Exercise materials:
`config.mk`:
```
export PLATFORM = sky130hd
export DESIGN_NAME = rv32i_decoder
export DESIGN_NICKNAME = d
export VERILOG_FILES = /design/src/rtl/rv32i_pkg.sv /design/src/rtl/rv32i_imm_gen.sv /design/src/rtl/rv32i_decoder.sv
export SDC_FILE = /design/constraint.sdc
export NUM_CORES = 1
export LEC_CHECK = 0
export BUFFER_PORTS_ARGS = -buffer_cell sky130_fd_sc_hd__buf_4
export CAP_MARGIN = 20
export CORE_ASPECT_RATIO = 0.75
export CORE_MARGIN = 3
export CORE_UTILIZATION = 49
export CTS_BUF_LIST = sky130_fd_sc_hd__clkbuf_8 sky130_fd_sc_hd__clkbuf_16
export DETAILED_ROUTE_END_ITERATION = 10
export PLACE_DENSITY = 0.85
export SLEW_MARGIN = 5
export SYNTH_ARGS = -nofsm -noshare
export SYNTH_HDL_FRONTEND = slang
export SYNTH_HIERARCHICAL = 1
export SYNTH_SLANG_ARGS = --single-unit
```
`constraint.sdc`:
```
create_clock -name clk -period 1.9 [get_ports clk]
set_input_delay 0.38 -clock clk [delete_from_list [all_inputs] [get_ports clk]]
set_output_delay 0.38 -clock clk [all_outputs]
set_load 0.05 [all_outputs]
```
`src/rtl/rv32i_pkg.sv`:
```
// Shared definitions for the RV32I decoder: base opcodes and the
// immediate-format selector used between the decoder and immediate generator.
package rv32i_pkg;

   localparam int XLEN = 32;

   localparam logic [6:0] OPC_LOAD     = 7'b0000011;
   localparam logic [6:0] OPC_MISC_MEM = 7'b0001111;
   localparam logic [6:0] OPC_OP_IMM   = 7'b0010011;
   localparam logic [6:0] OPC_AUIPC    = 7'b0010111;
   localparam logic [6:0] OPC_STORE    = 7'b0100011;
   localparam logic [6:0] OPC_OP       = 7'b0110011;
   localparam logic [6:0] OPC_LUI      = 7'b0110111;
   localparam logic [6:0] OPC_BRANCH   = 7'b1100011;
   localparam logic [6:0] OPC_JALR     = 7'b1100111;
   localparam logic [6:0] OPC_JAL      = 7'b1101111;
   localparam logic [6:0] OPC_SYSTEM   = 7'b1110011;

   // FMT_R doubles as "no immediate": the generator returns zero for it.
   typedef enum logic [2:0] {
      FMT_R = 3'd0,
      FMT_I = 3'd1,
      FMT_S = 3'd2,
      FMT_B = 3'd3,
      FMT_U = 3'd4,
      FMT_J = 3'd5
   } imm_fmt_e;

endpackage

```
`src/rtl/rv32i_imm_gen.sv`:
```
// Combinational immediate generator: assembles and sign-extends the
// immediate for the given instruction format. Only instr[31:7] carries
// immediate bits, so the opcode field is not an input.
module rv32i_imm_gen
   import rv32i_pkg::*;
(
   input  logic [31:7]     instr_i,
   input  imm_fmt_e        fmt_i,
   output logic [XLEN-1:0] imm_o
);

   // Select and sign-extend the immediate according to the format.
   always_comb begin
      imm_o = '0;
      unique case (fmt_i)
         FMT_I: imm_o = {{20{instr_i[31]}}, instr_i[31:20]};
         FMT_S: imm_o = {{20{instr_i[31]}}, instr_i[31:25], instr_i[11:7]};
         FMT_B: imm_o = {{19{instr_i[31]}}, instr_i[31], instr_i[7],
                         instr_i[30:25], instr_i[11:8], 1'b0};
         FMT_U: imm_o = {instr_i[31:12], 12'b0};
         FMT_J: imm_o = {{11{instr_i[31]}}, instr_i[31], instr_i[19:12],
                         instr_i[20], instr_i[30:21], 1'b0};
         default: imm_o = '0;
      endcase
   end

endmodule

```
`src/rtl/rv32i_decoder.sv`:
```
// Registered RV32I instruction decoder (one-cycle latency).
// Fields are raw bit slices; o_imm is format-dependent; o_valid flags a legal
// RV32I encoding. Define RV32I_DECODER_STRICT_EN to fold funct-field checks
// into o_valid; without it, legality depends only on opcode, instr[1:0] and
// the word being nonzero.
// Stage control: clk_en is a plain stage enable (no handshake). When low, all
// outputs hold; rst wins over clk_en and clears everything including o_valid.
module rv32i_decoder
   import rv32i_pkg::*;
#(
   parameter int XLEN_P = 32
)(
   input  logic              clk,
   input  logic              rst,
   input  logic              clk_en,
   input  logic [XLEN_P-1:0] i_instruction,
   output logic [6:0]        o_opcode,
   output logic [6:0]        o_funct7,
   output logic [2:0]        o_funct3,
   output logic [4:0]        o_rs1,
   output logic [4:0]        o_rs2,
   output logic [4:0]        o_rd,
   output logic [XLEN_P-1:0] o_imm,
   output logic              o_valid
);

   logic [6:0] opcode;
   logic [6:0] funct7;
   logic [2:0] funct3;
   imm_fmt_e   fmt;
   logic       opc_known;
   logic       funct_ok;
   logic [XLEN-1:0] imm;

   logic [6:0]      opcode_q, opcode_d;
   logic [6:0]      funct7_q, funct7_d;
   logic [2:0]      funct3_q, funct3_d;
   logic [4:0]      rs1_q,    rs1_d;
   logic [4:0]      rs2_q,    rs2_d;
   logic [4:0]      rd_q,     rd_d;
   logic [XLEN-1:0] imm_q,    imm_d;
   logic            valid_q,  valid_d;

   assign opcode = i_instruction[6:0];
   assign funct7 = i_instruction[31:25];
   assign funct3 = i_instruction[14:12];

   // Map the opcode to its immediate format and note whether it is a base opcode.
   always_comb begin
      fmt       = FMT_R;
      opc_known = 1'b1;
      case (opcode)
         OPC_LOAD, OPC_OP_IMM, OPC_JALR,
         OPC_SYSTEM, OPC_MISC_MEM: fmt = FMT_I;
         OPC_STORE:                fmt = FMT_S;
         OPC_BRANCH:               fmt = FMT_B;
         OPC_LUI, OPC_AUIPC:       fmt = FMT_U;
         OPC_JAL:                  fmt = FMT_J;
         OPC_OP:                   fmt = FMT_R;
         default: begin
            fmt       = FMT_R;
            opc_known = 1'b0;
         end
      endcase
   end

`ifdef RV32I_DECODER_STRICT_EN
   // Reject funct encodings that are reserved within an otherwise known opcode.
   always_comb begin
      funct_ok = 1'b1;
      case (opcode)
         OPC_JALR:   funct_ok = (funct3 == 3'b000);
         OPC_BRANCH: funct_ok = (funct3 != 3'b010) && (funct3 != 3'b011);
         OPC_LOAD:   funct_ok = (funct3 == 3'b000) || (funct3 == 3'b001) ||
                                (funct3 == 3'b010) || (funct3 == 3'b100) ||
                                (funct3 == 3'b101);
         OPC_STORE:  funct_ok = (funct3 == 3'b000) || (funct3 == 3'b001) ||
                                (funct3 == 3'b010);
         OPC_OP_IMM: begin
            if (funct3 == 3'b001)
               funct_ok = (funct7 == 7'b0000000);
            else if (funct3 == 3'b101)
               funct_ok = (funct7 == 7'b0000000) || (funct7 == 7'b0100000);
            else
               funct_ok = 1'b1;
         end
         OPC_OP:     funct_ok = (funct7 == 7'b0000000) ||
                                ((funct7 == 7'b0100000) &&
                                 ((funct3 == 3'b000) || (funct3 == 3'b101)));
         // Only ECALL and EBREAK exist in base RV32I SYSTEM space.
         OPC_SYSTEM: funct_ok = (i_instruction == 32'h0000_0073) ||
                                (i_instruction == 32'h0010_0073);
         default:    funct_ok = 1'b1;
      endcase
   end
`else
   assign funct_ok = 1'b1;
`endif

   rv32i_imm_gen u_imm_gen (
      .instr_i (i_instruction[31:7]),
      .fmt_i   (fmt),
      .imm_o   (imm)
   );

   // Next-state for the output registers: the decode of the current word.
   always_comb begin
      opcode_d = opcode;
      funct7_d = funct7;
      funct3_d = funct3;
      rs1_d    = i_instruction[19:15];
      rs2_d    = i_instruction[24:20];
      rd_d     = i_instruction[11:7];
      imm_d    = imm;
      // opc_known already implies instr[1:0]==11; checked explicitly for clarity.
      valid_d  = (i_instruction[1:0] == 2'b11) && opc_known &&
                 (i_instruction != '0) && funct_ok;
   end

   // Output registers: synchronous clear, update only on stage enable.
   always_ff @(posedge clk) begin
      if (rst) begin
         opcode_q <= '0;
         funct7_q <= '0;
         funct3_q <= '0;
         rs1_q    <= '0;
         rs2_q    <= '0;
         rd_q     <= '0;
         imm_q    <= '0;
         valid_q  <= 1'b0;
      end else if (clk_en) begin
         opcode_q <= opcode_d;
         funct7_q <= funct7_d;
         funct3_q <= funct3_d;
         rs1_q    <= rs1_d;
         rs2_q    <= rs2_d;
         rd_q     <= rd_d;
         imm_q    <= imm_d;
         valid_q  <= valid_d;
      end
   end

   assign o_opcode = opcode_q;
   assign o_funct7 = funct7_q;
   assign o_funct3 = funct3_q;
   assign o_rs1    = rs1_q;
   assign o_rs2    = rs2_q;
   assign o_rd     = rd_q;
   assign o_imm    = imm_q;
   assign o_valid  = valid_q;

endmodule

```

To do: In the listing above, find each line with "assign" and copy it.

Worked solution:
   assign opcode = i_instruction[6:0];
   assign funct7 = i_instruction[31:25];
   assign funct3 = i_instruction[14:12];
   assign funct_ok = 1'b1;
   assign o_opcode = opcode_q;
   assign o_funct7 = funct7_q;
   assign o_funct3 = funct3_q;
   assign o_rs1    = rs1_q;
   assign o_rs2    = rs2_q;
   assign o_rd     = rd_q;
   assign o_imm    = imm_q;
   assign o_valid  = valid_q;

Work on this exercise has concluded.